The required output is the exact run of lines below that opens at the line with "tgt[i] = s_axis_tdata[i*CW +: CW];" and closes at the line with "Run M went all".
((
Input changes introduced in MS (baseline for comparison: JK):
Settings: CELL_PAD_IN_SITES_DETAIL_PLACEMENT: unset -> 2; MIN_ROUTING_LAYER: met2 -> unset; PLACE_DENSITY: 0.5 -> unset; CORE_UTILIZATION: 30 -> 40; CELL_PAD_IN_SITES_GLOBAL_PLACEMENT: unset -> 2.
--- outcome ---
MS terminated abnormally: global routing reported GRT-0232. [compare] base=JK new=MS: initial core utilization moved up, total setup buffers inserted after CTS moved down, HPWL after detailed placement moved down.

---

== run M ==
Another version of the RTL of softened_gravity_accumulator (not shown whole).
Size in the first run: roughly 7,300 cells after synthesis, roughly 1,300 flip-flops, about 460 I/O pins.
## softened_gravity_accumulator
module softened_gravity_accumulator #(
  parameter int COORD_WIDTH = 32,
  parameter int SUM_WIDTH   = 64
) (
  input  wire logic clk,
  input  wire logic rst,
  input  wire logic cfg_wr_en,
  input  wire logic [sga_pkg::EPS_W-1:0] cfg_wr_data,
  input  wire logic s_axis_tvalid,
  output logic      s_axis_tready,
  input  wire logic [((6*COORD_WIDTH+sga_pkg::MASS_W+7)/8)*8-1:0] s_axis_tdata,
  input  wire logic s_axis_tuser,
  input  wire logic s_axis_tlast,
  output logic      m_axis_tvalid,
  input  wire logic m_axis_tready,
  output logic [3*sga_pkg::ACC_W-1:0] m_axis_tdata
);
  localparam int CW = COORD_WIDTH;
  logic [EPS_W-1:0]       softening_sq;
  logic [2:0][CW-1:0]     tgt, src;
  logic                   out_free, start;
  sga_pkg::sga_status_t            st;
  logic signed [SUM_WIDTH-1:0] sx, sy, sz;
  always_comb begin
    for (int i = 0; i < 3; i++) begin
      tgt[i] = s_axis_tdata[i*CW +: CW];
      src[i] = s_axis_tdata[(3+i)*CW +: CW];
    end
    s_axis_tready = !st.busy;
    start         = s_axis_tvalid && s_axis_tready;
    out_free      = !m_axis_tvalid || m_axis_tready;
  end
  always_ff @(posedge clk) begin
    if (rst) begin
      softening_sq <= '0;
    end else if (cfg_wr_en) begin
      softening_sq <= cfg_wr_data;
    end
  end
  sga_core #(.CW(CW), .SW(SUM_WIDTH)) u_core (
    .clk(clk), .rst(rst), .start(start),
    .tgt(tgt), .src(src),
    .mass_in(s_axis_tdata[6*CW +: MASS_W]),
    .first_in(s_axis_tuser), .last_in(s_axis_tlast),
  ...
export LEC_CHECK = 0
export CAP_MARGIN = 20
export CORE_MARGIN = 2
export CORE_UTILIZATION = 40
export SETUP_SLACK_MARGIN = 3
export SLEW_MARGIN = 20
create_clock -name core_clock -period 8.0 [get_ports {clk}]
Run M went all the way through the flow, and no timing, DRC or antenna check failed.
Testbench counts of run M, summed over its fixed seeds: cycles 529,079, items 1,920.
From an optimization exercise on the open Yosys and OpenROAD flow, aimed at small area; shortcuts taken in it are not production practice. Only simulation tests tie the RTL to the original design; equivalence was not proved.

==> flow/design.v (outline; a module is shown in full before it is edited, if it fits) <==
// module raster_core: 1670 lines
// module rc_fa: 4 lines
// module rc_ha: 4 lines
module raster_core #(
  parameter int XW = 7,
  parameter int YW = 6,
  parameter int CW = 6,
  parameter int DW = 3
) (
  input  logic            clk,
  input  logic            rst_n,
  input  logic            frame_start_in,
  input  logic            px_valid_in,
  input  logic [XW-1:0]   px_x_in,
  input  logic [YW-1:0]   px_y_in,
  input  logic [CW-1:0]   bg_color_in,
  input  logic [2*CW-1:0] poly_color_in,
  input  logic [2*XW-1:0] v0_x_in,
  input  logic [2*XW-1:0] v1_x_in,
  input  logic [2*XW-1:0] v2_x_in,
  input  logic [2*YW-1:0] v0_y_in,
  input  logic [2*YW-1:0] v1_y_in,
  input  logic [2*YW-1:0] v2_y_in,
  input  logic [2*DW-1:0] poly_depth_in,
  input  logic            en_screen_in,
  input  logic [1:0]      poly_enable_in,
  output logic [CW-1:0]   color_out,
  output logic            color_valid_out
);
  // ...
==> flow/flow/run.sh <==
#!/bin/bash
# Standard layout, with these changes:
#  - synthesis places the design's rc_fa / rc_ha adder cells directly as library
#    full / half adders (flow/premap.tcl, run right after the design is read);
#  - synthesis keeps yosys's default Brent-Kung carry chains (SYNTH_OPERATIONS_ARGS
#    set, so the Kogge-Stone map is not added);
#  - every port still gets its buffer, a buf_1;
#  - clock tree options below.
set -euo pipefail
bash standard.sh SYNTH_CANONICALIZE_TCL="$PWD/flow/premap.tcl" \
  SYNTH_OPERATIONS_ARGS=-noshare \
  BUFFER_PORTS_ARGS="-buffer_cell sky130_fd_sc_hd__buf_1" \
  CTS_ARGS="-sink_clustering_enable -repair_clock_nets -buf_list sky130_fd_sc_hd__clkbuf_8 -dont_use_dummy_load" finish > standard.log 2>&1
==> flow/flow/fa_map.v <==
// Map the design's adder cells straight onto the library's adder cells.
module rc_fa (input a, b, c, output s, co);
  sky130_fd_sc_hd__fa_1 _TECHMAP_REPLACE_ (.A(a), .B(b), .CIN(c), .SUM(s), .COUT(co));
endmodule

module rc_ha (input a, b, output s, co);
  sky130_fd_sc_hd__ha_1 _TECHMAP_REPLACE_ (.A(a), .B(b), .SUM(s), .COUT(co));
endmodule
==> flow/flow/premap.tcl <==
# Run after the design is read: place the design's rc_fa / rc_ha adder cells
# as library full / half adders, so the rest of synthesis keeps them as they are.
techmap -map [file join [file dirname [info script]] fa_map.v] t:rc_fa t:rc_ha
==> flow/standard.sh <==
#!/bin/bash
# synth_recipe.tcl (not shown) runs the flow's synth.tcl, then flattens the netlist and writes it again
# the make line also repeats each setting of config.mk as NAME=value (left out here)
make -C /OpenROAD-flow-scripts/flow DESIGN_CONFIG=/design/flow/config.mk WORK_HOME=/design/flow/orfs CLKGATE_MAP_FILE= SYNTH_SCRIPT=/design/flow/synth_recipe.tcl "${@:-finish}"
==> flow/config.mk <==
export PLATFORM = sky130hd
export DESIGN_NAME = raster_core
export DESIGN_NICKNAME = raster_core
export VERILOG_FILES = /design/flow/design.v
export SDC_FILE = /design/flow/constraint.sdc
export NUM_CORES = 4
export LEC_CHECK = 0
export CAP_MARGIN = 0
export CORE_MARGIN = 2
export CORE_UTILIZATION = 60
export PLACE_DENSITY = 0.75
export SLEW_MARGIN = 0
==> flow/constraint.sdc <==
create_clock -name core_clock -period 8.0 [get_ports {clk}]
set_input_delay 1.6000 -clock core_clock [delete_from_list [all_inputs] [get_ports {clk}]]
set_output_delay 1.6000 -clock core_clock [all_outputs]
set_load 0.01 [all_outputs]
==> summary.txt, run 1 <==
* Status: no timing/DRC/antenna violations
* Post-Synthesis Cells at 1571
* Met2 Wirelength at 21.45 mm
* Site Rows at 66
* I/O Pins at 129
* Met1 usage at 40.14%
* Slew margin rel. at 51.54%
* Non-clock inverter count at 133
* Most instantiated cells after synthesis: fa_1, nand2_1, and2_1, inv_1, edfxtp_1
* Well tap count at 442
* Post-Layout Inst Area at 0.02117 mm^2
* Startpoint types: register
* Clkbuf count at 17
* Drt drc at 0
* Worst Path Required at 8330 ps
* RSZ-0062 raised after global routing: false
* Chip Height at 185.4 um
* Largest cells by area after synthesis: fa_1, edfxtp_1, and2_1
* DP HPWL at 38.44 mm
* Initial antenna violation count at 0
* Synth Cell Area at 0.01973 mm^2
* Total global routing overflow at 0
* Hold_buf cts at 0
* CTS tree: done
* Period utilization at 95.79%
* Most frequent cells in the layout: fa_1, nand2_1, and2_1, buf_1, inv_1
* Initial Util at 60.81%
* Cell family with most CP delay: adder cells
* Top routing layer used: met4
* Skew-Pair Late Insertion Delay at 480 ps
* Worst reg2reg endpoint: hit_q[1]$_DFF_P_
* GPL Wtd Cong at 0.9899
==> run 2: changes to the inputs <==
--- a/flow/config.mk
+++ b/flow/config.mk
@@ -5,8 +5,9 @@
 export SDC_FILE = /design/flow/constraint.sdc
 export NUM_CORES = 4
 export LEC_CHECK = 0
-export CAP_MARGIN = 0
+export CAP_MARGIN = 20
 export CORE_MARGIN = 2
 export CORE_UTILIZATION = 60
+export GPL_TIMING_DRIVEN = 0
 export PLACE_DENSITY = 0.75
-export SLEW_MARGIN = 0
+export SLEW_MARGIN = 20
==> summary.txt, run 2 <==
* Status: no timing/DRC/antenna violations
* Hold_buf cts at 0 (unchanged)
* Chip Height at 185.4 um (unchanged)
* Period utilization at 98.18% (+2.4 points)
* Count of cell types in the netlist at 34
* Layout fillers at 2370
* Most frequent cell after synthesis: fa_1
* Die ar. at 0.03436 mm^2
* Worst EP arrival at 8180 ps
* Number of global-route vias before repair at 13840
* WS Path Type: reg2reg
* Fraction of layout cells with a size suffix above 1 at 7.499%
* Worst-path clk slew at 90 ps
* Ys async rst share at 3.889%
* Synth top area share at 50.52%
* Clk root buf: clkbuf_8
* Detailed Routing Iterations Pass 1 at 5
* Initial antenna violation count at 1 (+1)
* Clock sinks at 180
* Site Rows at 66 (unchanged)
* Minimum clock period at 7855 ps
* Worst setup margin at 145.3 ps
* Diodes inserted at 0
* Top Registers: t0_a_q (14), t1_a_q (14), pcol_q (12)
* Post-Place Worst Slack at -541.4 ps
* First-pass GRT wire length at 72.89 mm
* Synth Cell Area at 0.01973 mm^2 (unchanged)
* DP HPWL at 38.14 mm (-0.79%)
* Yosys warns at 1
* Slew margin rel. at 45.61% (-5.9 points)
* Post-synth top area cell: fa_1
* Worst Setup End Kind: register
* Sequential cell area at 0.004722 mm^2
* Placed Cells at 2154
* I/O Pins at 129 (unchanged)
* Skew-Pair Late Insertion Delay at 480 ps (about the same)
* CP Max Fanout at 8
* CTS tree: done
* Post-Layout Inst Area at 0.02154 mm^2 (+1.7%)
* Nets@finish at 2439
* Final std cells w/o fill at 2189
* Htree depth at 4
* Max Clk Rate at 127.3 MHz
* Via/cell ratio at 5.555
* Mean Syn Cell Area at 12.56 um^2
* Vias post-DR at 12160
* Most common cell after layout, fill and taps aside: fa_1
* Clock buffer depth at 2
* Clk_skew at 34.57 ps
* Die W at 185.4 um
* Fin. max-slew vios at 0
* Routed wire per std cell at 20.94 um
* Min Hold Slack at 319.3 ps
* Core Footprint at 0.03245 mm^2
* Most frequent cells in the layout: fa_1, nand2_1, and2_1, buf_1, inv_1
* Port buffer count at 128
* Type of the most critical hold path: reg2reg
* Post-synthesis sequential area ratio at 23.87%
* Worst Path Required at 8330 ps (about the same)
* Placed Area at 0.02085 mm^2
* Max-cap violations at 0
* Num CTS Buffers at 17
* Area of the multi-input gates at 0.01461 mm^2
* Most instantiated cells after synthesis: fa_1, nand2_1, and2_1, inv_1, edfxtp_1
* Largest cells by area after synthesis: fa_1, edfxtp_1, and2_1
* Synth Register Bits at 180
* Total global routing overflow at 0 (unchanged)
* Final Hold Viols at 0
* Number of routed nets with antenna violations at 0
* First DRT Iteration DRCs at 794
* Initial Util at 60.81% (unchanged)
* Pin count of the biggest net entering global routing at 32
* Post-Route WL at 45.84 mm
* Final setup viols at 0
* Post-synth EDFFs at 107
* Drt drc at 0 (unchanged)
* Startpoint types: register
* GPL Wtd Cong at 0.9656 (-2.5%)
* Post-Synthesis Cells at 1571 (unchanged)
* Most used DFF post-synth: edfxtp_1
* Total track usage at 29.06%
* Area Growth Syn to Fin at 9.143%
* Worst Max-Slew Pin Slew at 815.8 ps
[run 2: cell count changes in the layout (fill, tap and decap cells not counted), moves of 7 or more]
cell and delta:
a21oi_1 -7, and2_1 -16, clkbuf_1 +33, dfxtp_1 -7, fa_1 -13, fa_2 +13
buf_4 -15, and2_4 +16
[run 2: metrics by stage]
step | setup TNS, ps | util [%]
floorplan | 0 | -
global placement | -8638 | 64.12
detailed placement | -999.2 | 64.25
CTS | -51.20 | 65.32
global route | -141.3 | 66.37
finish | 0 | 66.37
[run 2: final timing paths]
| kind | cells past startpoint | slack, ps | from | endpoint |
|---|---|---|---|---|
| max | 25 | 150 | t0_dy0[3]$_DFFE_PP_ | hit_q[0]$_DFF_P_ |
| min | 0 | 320 | s1_blank$_DFF_P_ | s2_blank$_DFF_P_ |
| max reg2reg | 25 | 150 | t0_dy0[3]$_DFFE_PP_ | hit_q[0]$_DFF_P_ |
| min reg2reg | 0 | 320 | s1_blank$_DFF_P_ | s2_blank$_DFF_P_ |
| max in group asynchronous | 1 | 6550 | rst_n | setup_q$_DFF_PN0_ |
| min in group asynchronous | 1 | 1050 | rst_n | color_valid_out$_DFF_PN0_ |
[run 2: cells by family (layout without fill, tap and decap cells)]
| family | after synthesis | in the layout | synth area share (%) |
|---|---|---|---|
| AND/OR/NAND/NOR | 542 | 542 | 13.46 |
| buffers and inverters | 184 | 349 | 3.519 |
| adder cells (fa/ha/maj) | 568 | 568 | 54.96 |
| XOR/XNOR | 22 | 22 | 0.9764 |
| AO/OA/AOI/OAI | 44 | 44 | 1.490 |
| multiplexers | 30 | 30 | 1.712 |
| other | 1 | 12 | 0.01900 |
| flip-flops | 180 | 180 | 23.87 |
[run 2: layout make-up]
cell class	instances	area share [%]
repair buffers	150	3.120
plain buffers	49	1.168
flip-flops and latches	180	21.92
inverters	133	2.318
multi-input cells	1218	67.82
clock buffers	17	1.086
well taps	442	2.568
[run 2: critical path, cell delays in order, from the launching register on]
cell and delay [ps]:
edfxtp_1 550, and2_1 250, fa_1 500, fa_1 550
fa_1 440, fa_1 500, fa_1 440, fa_2 370
fa_1 380, fa_1 380, inv_2 70, fa_2 200
inv_1 40, a21o_1 170, a21oi_2 160, o21bai_1 110
a21oi_2 170, fa_2 530, inv_2 70, ha_1 250
fa_1 610, ha_4 230, a21oi_4 150, o21ai_2 80
xnor2_1 150, a211oi_2 350
[run 2: timing repair]
item / in CTS / in global routing
resized for setup: 30 / 80
buffers inserted: 5 / 15
endpoints found under the setup margin: 2 / 2
pin swaps: 1 / 57
[run 2: per-layer routing]
layer	up-vias	track usage (%)	routed length, um
li1	5142	-	-
met1	6338	38.61	18100
met2	589	46.42	22230
met3	90	7.668	3937
met4	0	11.11	1568
met5	-	0	0
==> run 3: changes to the inputs <==
--- a/flow/config.mk
+++ b/flow/config.mk
@@ -8,6 +8,5 @@
 export CAP_MARGIN = 20
 export CORE_MARGIN = 2
 export CORE_UTILIZATION = 60
-export GPL_TIMING_DRIVEN = 0
 export PLACE_DENSITY = 0.75
 export SLEW_MARGIN = 20
==> summary.txt, run 3 <==
* Status: no timing/DRC/antenna violations
* Routed wire per std cell at 20.98 um (+0.19%)
* Nets@finish at 2408 (-1.3%)
* Post-Synthesis Cells at 1571 (unchanged)
* Clk_skew at 40.23 ps (+5.657 ps)
* Number of routed nets with antenna violations at 0 (unchanged)
* Drt drc at 0 (unchanged)
* Clock buffer depth at 2 (unchanged)
* First-pass GRT wire length at 72.68 mm (-0.28%)
* Final setup viols at 0 (unchanged)
* Number of global-route vias before repair at 13450 (-2.8%)
* Initial antenna violation count at 0 (-1)
* Worst Max-Slew Pin Slew at 725.9 ps (-89.97 ps)
* Max Clk Rate at 130.5 MHz (+2.5%)
* Hold_buf cts at 0 (unchanged)
* GPL Wtd Cong at 0.9899 (+2.5%)
* Period utilization at 95.79% (-2.4 points)
* Pin count of the biggest net entering global routing at 57 (+78%)
* Site Rows at 66 (unchanged)
* Port buffer count at 128 (unchanged)
* Clk root buf: clkbuf_8
* Die ar. at 0.03436 mm^2 (unchanged)
* Fraction of layout cells with a size suffix above 1 at 4.371% (-3.1 points)
* Clock sinks at 180 (unchanged)
* Synth Register Bits at 180 (unchanged)
* Mean Syn Cell Area at 12.56 um^2 (unchanged)
* Cell repeated most along the worst path: fa_1
* First DRT Iteration DRCs at 818 (+3.0%)
* Ys async rst share at 3.889% (unchanged)
* Most frequent cell after synthesis: fa_1
* Setup tns final at 0 ps (unchanged)
* Total global routing overflow at 0 (unchanged)
* Htree depth at 4 (unchanged)
* Minimum clock period at 7663 ps (-191.8 ps)
* DP HPWL at 38.44 mm (+0.80%)
* Post-synth EDFFs at 107 (unchanged)
* Most common cell after layout, fill and taps aside: fa_1
* Initial Util at 60.81% (unchanged)
* Num CTS Buffers at 17 (unchanged)
* Slew margin rel. at 51.54% (+5.9 points)
* Crit-path max cell delay at 570 ps (-40 ps)
* Post-Layout Inst Area at 0.02117 mm^2 (-1.7%)
* Synth top area share at 50.52% (unchanged)
* Post-synth top area cell: fa_1
* Most instantiated cells after synthesis: fa_1, nand2_1, and2_1, inv_1, edfxtp_1
* Detailed Routing Iterations Pass 1 at 5 (unchanged)
* Startpoint types: register
* Diodes inserted at 0 (unchanged)
* CP Max Fanout at 7 (-1)
* Worst Setup End Kind: register
* CTS tree: done
* Largest cells by area after synthesis: fa_1, edfxtp_1, and2_1
* WS Path Type: reg2reg
* Cell family with most CP delay: adder cells
* Most used DFF post-synth: edfxtp_1
* Crit. Startpoint: t1_dx2[4]$_DFFE_PP_
* Post-synthesis sequential area ratio at 23.87% (unchanged)
* Count of cell types in the netlist at 34 (unchanged)
* Synth Cell Area at 0.01973 mm^2 (unchanged)
* Fin. max-slew vios at 0 (unchanged)
* Worst EP arrival at 7990 ps (-190 ps)
* Die W at 185.4 um (unchanged)
* Buf/Inv on CP at 2 (-1)
* Sequential cell area at 0.004710 mm^2 (-0.26%)
* Final Hold Viols at 0 (unchanged)
* Top Registers: t0_a_q (14), t1_a_q (14), pcol_q (12)
* Placed Area at 0.02090 mm^2 (+0.25%)
* Yosys warns at 1 (unchanged)
* Area Growth Syn to Fin at 7.291%
* Skew-Pair Late Insertion Delay at 480 ps (about the same)
* Post-Route WL at 45.28 mm (-1.2%)
* Vias post-DR at 11920 (-1.9%)
* Worst Path Required at 8330 ps (about the same)
* Placed Cells at 2139 (-0.70%)
* Total track usage at 28.76% (-0.29 points)
* Most frequent cells in the layout: fa_1, nand2_1, and2_1, buf_1, inv_1
* Type of the most critical hold path: reg2reg
* Via/cell ratio at 5.525 (-0.53%)
* Chip Height at 185.4 um (unchanged)
* Min-delay src: s1_blank$_DFF_P_
* Core Footprint at 0.03245 mm^2 (unchanged)
* Worst-path clk slew at 100 ps (about the same)
* RSZ-0062 raised after global routing: false
* Final std cells w/o fill at 2158 (-1.4%)
* I/O Pins at 129 (unchanged)
* Max-cap violations at 0 (unchanged)
* Post-layout util at 65.24% (-1.1 points)
* Slowest-stage cell, CP: fa_1
* Area of the multi-input gates at 0.01439 mm^2 (-1.5%)
* FF-to-FF Start: t1_dx2[4]$_DFFE_PP_
* Layout fillers at 2388 (+0.76%)
==> run 3: changes by cell type in the layout (fill, tap and decap cells not counted), moves of 5 or more <==
cell      delta
and2_4      -16
fa_1        +13
a21oi_1      +7
dfxtp_1      +7
xnor2_1      +5
clkbuf_1    -33
fa_2        -13
dfxtp_2      -6
and2_1      +16
buf_4       +15
a21oi_2      -6
==> run 3: kinds of logic (layout without fill, tap and decap cells) <==
family          Yosys count  count (layout)  share of synthesized area (%)
flops                   180             180                          23.87
mux                      30              30                          1.712
fa+ha+maj               568             568                          54.96
compound gates           44              44                          1.490
buf+inv                 184             318                          3.519
simple gates            542             542                          13.46
xor+xnor                 22              22                         0.9764
other cells               1              12                        0.01900
==> run 3: per-stage QoR <==
step | hold slack, ps | setup WS, ps
global route | 344.0 | 2.239
floorplan | 309.6 | 733.0
global placement | 320.8 | 355.7
CTS | 345.6 | 250.4
finish | 342.9 | 337.1
detailed placement | 313.6 | 254.2
==> run 3: path summary, 6_finish.rpt <==
kind	end	slack, ps	cells past startpoint
setup / recovery	hit_q[1]$_DFF_P_	340	25
max in group asynchronous	setup_q$_DFF_PN0_	6540	1
setup reg to reg	hit_q[1]$_DFF_P_	340	25
hold / removal	s2_blank$_DFF_P_	340	0
min in group asynchronous	s1_valid$_DFF_PN0_	1090	1
hold reg to reg	s2_blank$_DFF_P_	340	0
==> run 3: area by class of cell <==
cell class,count,area share [%]
clock buffers,17,1.105
repair buffers,168,3.705
inverters,133,2.358
well taps,442,2.612
flip-flops and latches,180,22.24
multi-input cells,1218,67.98
==> run 3: layer usage <==
metal  up-vias  GRT usage, %  share of wire (%)
met2       562         45.60                 47
li1       5071             -                  -
met5         -             0                  0
met1      6235         40.14                 42
met3        55         7.786                9.2
met4         0         6.984                1.9
==> run 3: what timing repair did <==
action	in CTS	in global routing
buffers inserted	0	2
setup endpoints to repair	0	2
resized for setup	0	5

[re-timing with driven ports]
The results above use ideal ports. As a check the final layouts listed here were re-extracted and re-timed, cells and wires unchanged. Step 1 assumes that a clkbuf_16 drives the clock port and a buf_2 every other input. Step 2 also shifts input and output timing later by t, the mid clock arrival at the registers, as if the neighbouring blocks saw the same clock. Three values: ideal ports, drivers, drivers and shift; two values: the first two.
run	t (ns)	slack for setup (ns)	worst setup path at the end	latest minus earliest clock arrival (ns)	worst slew at a driven data input, ns
run 1	0.504	0.337 / 0.337 / 0.337	register to register	0.049 / 0.048	0.07
run 2	0.508	0.145 / 0.145 / 0.145	register to register	0.037 / 0.037	0.07
run 3	0.504	0.337 / 0.337 / 0.337	register to register	0.049 / 0.048	0.07
After both steps every run listed still meets setup and hold.
This design comes from an exercise in tuning for small area and a short achievable clock period on the open sky130 flow, not from production work.
Where RTL was checked, it was by simulation tests only, not by an equivalence proof against the original.
Power is estimated from default activity; no workload was simulated.

==> flow/design.v (excerpt) <==
module cpu_trace_buffer
#(
    parameter int DEPTH       = 16,
    parameter int MAX_RECORDS = 560
) (
    input  logic        clk,
    input  logic        rst,
    input  logic        trace_en,
    input  logic [31:0] pc,
    input  logic [31:0] inst,
    input  logic        rf_wena,
    input  logic [4:0]  rf_waddr,
    input  logic [31:0] rf_wdata,
    output logic        out_valid,
    input  logic        out_ready,
    output logic [31:0] out_data,
    output logic        out_last,
    output logic        full,
    output logic        empty,
    output logic        overflow,
    output logic [15:0] drop_count,
    output logic [31:0] rec_count,
    output logic        done
);
    localparam int RW = 10;              
    logic               w0, w1, w2, nw3;
    logic               nvalid, iempty, nfull, ndone;
    logic               empty_n;     
    logic [DEPTH-1:0]   wsel;        
    logic [DEPTH-1:0]   rsel;        
    logic [DEPTH-1:0]   rsel2;       
    logic [DEPTH-1:0]   we;
    logic [4:0]         occ;         
    logic [RW-1:0]      rec;
    logic [TRACE_W-1:0] entry_in;
    logic [TRACE_W-1:0] head;
    logic [TRACE_W-1:0] ent;         
    logic               adv, pop, push, drop, accept;
    logic [4:0]         occ_inc, occ_dec;
    assign entry_in = {pc, inst, rf_wena, rf_waddr, rf_wdata};
    assign occ_inc  = occ + 5'd1;
  ...
Size in the first run: roughly 3,500 cells after synthesis, roughly 1,900 flip-flops, roughly 190 I/O pins, roughly 0.066 sq mm of cells after synthesis.
clock: 5.5 ns
lec_check: 0
cap_margin: 20
core_margin: 2
core_utilization: 45
cts_cluster_diameter: 80
cts_cluster_size: 30
place_density: 0.6
setup_slack_margin: 3.0
slew_margin: 20
standard.sh (not shown) runs the stock make flow with config.mk's settings and CLKGATE_MAP_FILE= SYNTH_SCRIPT=/design/flow/synth_recipe.tcl, a recipe that flattens the netlist after the stock synthesis.
==> flow/flow/run.sh <==
#!/bin/bash
# Own layout flow: the standard flow (standard.sh, unchanged synthesis),
# with the port buffers made as buf_2 cells instead of the default delay
# buffer. The full make output goes to make.log in this folder; ORFS keeps
# each step's own log under orfs/logs/.
set -euo pipefail
export BUFFER_PORTS_ARGS="-buffer_cell sky130_fd_sc_hd__buf_2"
bash standard.sh finish > make.log 2>&1
==> next run, changes <==
SETUP_SLACK_MARGIN = 3.1   (was 3.0)
Outcome: Worst setup slack improves by 0.049 ns. Via count increases slightly. Global-route usage went down by 0.13 points. Die area does not change.
No run of this note included a check of the RTL's function; only the layout flow was run.


cpu_trace_buffer, a different RTL version from the one above (not shown whole).
For scale: about 3500 cells after synthesis, ~190 I/O pins.
==> flow/config.mk <==
export PLATFORM = sky130hd
export DESIGN_NAME = cpu_trace_buffer
export DESIGN_NICKNAME = cpu_trace_buffer
export VERILOG_FILES = /design/flow/design.v
export SDC_FILE = /design/flow/constraint.sdc
export NUM_CORES = 4
export LEC_CHECK = 0
export CAP_MARGIN = 20
export CORE_MARGIN = 2
export CORE_UTILIZATION = 45
export CTS_CLUSTER_DIAMETER = 80
export CTS_CLUSTER_SIZE = 30
export PLACE_DENSITY = 0.6
export SETUP_SLACK_MARGIN = 3.1
export SLEW_MARGIN = 20
export TNS_END_PERCENT = 10
==> flow/constraint.sdc <==
create_clock -name core_clock -period 5.5 [get_ports {clk}]
set_input_delay 1.1000 -clock core_clock [delete_from_list [all_inputs] [get_ports {clk}]]
set_output_delay 1.1000 -clock core_clock [all_outputs]
set_load 0.01 [all_outputs]
Scripts as last shown in full above: flow/flow/run.sh
Then changed:
==> flow/run.sh (new file) <==
#!/bin/bash
# synth_recipe.tcl (not shown) runs the flow's synth.tcl, then flattens the netlist and writes it again
# the make line also repeats each setting of config.mk as NAME=value (left out here)
make -C /OpenROAD-flow-scripts/flow DESIGN_CONFIG=/design/flow/config.mk WORK_HOME=/design/flow/orfs CLKGATE_MAP_FILE= SYNTH_SCRIPT=/design/flow/synth_recipe.tcl finish
--- a/flow/config.mk
+++ b/flow/config.mk
@@ -13,4 +13,3 @@
 export PLACE_DENSITY = 0.6
-export SETUP_SLACK_MARGIN = 3.1
+export SETUP_SLACK_MARGIN = 3.0
 export SLEW_MARGIN = 20
-export TNS_END_PERCENT = 10
removed: flow/flow/run.sh
removed: flow/standard.sh
The changed run finished with timing, DRC and antenna clean.
Design area climbs by 2.4%.
Sequential share of layout area drops by 1.7 points.
Register-to-register slack improved by 150 ps.
Global-route usage climbs by 1.2 points.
))
-- Task result --
      tgt[i] = s_axis_tdata[i*CW +: CW];
      src[i] = s_axis_tdata[(3+i)*CW +: CW];
    end
    s_axis_tready = !st.busy;
    start         = s_axis_tvalid && s_axis_tready;
    out_free      = !m_axis_tvalid || m_axis_tready;
  end
  always_ff @(posedge clk) begin
    if (rst) begin
      softening_sq <= '0;
    end else if (cfg_wr_en) begin
      softening_sq <= cfg_wr_data;
    end
  end
  sga_core #(.CW(CW), .SW(SUM_WIDTH)) u_core (
    .clk(clk), .rst(rst), .start(start),
    .tgt(tgt), .src(src),
    .mass_in(s_axis_tdata[6*CW +: MASS_W]),
    .first_in(s_axis_tuser), .last_in(s_axis_tlast),
  ...
export LEC_CHECK = 0
export CAP_MARGIN = 20
export CORE_MARGIN = 2
export CORE_UTILIZATION = 40
export SETUP_SLACK_MARGIN = 3
export SLEW_MARGIN = 20
create_clock -name core_clock -period 8.0 [get_ports {clk}]
Run M went all the way through the flow, and no timing, DRC or antenna check failed.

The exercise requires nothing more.